All lines below containing "disable" are to be listed.

[[ Available data open ]]

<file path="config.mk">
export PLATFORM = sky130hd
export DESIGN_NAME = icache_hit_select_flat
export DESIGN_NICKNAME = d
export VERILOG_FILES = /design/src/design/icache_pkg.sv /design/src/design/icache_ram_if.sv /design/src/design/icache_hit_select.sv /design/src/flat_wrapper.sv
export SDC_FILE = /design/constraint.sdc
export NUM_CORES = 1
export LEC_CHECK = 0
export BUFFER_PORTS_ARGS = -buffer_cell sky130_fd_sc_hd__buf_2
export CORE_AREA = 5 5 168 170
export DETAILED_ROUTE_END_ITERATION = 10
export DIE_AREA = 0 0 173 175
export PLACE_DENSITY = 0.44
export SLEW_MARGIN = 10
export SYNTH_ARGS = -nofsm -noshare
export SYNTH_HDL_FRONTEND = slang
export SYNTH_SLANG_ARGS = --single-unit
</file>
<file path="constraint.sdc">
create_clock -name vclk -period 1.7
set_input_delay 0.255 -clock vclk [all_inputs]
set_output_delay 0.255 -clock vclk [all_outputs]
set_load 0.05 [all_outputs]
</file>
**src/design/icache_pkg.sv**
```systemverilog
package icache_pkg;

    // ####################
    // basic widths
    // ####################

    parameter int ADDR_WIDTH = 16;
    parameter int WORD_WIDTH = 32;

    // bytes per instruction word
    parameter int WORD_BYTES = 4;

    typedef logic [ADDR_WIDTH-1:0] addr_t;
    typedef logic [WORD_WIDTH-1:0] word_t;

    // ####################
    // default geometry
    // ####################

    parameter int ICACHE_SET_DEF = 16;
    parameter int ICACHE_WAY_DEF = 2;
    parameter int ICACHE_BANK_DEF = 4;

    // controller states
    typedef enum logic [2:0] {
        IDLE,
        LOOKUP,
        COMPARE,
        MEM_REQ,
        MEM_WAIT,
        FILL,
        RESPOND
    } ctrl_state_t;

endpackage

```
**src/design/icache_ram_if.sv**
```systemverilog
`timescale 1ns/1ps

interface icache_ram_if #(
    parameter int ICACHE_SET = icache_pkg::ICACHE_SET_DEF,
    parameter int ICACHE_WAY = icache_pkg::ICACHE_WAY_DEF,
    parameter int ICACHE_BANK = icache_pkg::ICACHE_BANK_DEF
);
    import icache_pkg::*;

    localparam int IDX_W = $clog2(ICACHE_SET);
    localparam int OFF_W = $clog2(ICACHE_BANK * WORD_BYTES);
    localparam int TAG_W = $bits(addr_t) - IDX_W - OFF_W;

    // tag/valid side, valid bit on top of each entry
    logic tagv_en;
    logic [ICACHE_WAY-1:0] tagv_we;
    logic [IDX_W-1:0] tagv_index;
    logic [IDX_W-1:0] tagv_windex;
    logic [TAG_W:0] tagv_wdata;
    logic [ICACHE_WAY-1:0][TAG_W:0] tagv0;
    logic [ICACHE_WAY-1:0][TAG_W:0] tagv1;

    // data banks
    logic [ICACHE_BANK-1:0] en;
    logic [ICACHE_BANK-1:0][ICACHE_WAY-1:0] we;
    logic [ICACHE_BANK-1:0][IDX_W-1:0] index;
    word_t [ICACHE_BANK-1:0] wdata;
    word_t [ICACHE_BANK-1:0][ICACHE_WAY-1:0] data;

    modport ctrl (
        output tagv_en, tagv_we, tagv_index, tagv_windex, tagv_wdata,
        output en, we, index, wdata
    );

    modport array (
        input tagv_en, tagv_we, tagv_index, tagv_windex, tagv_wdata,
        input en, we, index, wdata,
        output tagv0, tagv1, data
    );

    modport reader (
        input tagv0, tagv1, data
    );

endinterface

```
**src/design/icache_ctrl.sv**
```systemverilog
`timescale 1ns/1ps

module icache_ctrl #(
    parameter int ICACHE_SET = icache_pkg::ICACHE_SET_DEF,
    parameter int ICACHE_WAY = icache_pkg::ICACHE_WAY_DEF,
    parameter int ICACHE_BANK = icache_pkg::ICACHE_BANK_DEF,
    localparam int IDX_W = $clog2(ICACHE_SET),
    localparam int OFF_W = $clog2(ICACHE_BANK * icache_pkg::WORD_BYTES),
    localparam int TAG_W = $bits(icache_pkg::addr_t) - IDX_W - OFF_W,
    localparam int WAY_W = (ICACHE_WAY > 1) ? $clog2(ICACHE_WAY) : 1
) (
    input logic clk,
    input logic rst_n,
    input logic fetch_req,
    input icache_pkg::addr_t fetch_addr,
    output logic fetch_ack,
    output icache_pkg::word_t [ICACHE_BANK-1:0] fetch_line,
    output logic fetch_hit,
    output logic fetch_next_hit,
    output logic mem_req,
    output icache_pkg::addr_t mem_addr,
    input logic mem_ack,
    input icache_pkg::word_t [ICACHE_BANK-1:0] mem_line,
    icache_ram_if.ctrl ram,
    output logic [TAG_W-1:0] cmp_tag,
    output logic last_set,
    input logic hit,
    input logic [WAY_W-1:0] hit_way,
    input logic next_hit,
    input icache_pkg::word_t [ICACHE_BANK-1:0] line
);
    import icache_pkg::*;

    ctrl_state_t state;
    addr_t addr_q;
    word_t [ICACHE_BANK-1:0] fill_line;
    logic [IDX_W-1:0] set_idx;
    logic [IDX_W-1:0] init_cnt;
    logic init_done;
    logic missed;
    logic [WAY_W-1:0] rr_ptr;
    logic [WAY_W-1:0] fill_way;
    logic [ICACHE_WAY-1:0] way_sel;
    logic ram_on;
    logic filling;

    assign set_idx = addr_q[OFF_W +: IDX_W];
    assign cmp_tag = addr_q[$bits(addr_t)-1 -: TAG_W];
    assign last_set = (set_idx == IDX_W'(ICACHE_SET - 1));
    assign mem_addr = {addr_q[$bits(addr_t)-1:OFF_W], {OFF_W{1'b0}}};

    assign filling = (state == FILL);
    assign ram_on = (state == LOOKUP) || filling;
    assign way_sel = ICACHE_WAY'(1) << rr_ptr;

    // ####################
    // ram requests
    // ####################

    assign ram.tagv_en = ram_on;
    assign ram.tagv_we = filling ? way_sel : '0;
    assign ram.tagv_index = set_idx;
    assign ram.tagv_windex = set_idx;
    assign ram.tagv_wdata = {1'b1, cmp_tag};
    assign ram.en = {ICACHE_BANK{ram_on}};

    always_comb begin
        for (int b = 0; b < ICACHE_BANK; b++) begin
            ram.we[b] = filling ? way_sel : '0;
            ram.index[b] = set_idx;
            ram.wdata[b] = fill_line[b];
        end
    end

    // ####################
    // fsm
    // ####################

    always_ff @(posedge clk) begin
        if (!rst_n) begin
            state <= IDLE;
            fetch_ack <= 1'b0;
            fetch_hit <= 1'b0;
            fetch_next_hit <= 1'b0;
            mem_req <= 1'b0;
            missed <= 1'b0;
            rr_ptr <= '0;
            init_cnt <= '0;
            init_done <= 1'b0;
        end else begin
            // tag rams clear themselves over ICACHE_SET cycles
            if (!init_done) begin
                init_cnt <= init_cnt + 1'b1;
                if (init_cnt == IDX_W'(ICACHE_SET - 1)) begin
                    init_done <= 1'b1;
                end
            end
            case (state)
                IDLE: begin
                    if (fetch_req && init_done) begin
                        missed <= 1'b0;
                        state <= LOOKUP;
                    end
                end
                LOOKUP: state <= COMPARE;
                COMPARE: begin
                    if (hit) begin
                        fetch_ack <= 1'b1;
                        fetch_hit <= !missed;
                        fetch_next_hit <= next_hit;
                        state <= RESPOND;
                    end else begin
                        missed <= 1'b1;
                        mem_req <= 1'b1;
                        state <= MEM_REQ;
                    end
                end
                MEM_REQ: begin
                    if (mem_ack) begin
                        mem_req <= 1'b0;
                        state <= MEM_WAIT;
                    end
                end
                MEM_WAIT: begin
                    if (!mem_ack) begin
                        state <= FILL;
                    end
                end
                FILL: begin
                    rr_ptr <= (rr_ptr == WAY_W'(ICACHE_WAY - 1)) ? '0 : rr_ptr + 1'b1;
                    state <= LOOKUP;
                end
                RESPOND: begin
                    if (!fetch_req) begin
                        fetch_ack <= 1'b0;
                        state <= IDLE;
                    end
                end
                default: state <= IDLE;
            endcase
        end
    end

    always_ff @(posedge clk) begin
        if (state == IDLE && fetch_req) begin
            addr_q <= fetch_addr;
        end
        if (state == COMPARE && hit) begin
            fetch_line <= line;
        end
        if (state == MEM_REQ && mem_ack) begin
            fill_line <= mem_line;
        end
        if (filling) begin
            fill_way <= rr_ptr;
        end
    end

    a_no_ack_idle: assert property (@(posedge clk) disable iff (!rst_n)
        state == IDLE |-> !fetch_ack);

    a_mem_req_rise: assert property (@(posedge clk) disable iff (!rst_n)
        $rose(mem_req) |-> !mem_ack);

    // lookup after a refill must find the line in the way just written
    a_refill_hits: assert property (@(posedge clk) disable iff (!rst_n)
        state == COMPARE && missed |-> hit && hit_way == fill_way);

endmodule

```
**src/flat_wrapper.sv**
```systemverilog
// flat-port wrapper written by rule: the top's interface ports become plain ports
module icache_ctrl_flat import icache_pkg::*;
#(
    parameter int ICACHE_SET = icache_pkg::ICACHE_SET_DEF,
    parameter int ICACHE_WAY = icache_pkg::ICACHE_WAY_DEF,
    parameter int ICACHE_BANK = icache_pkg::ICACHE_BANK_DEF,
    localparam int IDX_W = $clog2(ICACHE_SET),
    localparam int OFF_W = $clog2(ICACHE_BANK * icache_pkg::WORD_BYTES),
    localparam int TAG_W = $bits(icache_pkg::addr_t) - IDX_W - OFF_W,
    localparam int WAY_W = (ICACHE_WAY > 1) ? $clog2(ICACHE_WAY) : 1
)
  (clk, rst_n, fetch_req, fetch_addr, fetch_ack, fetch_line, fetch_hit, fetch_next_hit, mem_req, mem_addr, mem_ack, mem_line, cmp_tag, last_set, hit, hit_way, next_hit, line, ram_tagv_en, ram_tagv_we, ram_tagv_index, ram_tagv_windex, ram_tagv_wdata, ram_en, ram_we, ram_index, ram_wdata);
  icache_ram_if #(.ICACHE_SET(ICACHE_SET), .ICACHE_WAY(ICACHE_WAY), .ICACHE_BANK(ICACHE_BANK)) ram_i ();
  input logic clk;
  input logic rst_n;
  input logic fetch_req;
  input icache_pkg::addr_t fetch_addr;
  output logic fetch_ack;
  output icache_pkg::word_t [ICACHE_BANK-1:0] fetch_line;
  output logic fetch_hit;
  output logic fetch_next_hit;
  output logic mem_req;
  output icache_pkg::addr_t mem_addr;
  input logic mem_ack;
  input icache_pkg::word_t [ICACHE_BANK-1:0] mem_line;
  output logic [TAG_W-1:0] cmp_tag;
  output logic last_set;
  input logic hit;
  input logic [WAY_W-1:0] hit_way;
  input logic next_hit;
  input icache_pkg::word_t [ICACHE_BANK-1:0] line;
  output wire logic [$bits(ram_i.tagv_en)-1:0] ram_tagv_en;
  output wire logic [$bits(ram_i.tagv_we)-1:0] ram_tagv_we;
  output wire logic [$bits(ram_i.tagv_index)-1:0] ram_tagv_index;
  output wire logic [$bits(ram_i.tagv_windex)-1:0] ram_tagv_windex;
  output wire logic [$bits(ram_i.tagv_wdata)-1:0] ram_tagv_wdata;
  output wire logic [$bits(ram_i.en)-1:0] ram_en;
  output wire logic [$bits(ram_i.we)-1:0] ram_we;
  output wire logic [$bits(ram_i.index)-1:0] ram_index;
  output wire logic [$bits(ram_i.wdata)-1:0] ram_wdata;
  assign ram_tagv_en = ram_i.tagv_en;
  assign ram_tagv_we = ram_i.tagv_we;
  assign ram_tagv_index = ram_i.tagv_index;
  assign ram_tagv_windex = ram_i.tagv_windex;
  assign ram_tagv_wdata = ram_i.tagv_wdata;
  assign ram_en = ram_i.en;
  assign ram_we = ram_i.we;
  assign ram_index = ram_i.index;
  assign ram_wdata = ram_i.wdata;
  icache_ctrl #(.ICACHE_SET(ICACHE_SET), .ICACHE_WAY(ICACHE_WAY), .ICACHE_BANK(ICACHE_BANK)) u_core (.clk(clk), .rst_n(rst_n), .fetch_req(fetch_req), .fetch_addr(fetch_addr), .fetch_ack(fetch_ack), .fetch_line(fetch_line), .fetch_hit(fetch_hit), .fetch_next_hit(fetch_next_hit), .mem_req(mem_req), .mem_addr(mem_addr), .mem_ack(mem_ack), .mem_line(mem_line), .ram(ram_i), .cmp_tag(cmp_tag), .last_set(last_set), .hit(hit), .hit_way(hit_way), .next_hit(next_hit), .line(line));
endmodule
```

[[ Available data closed ]]

### Answer below
    a_no_ack_idle: assert property (@(posedge clk) disable iff (!rst_n)
    a_mem_req_rise: assert property (@(posedge clk) disable iff (!rst_n)
    a_refill_hits: assert property (@(posedge clk) disable iff (!rst_n)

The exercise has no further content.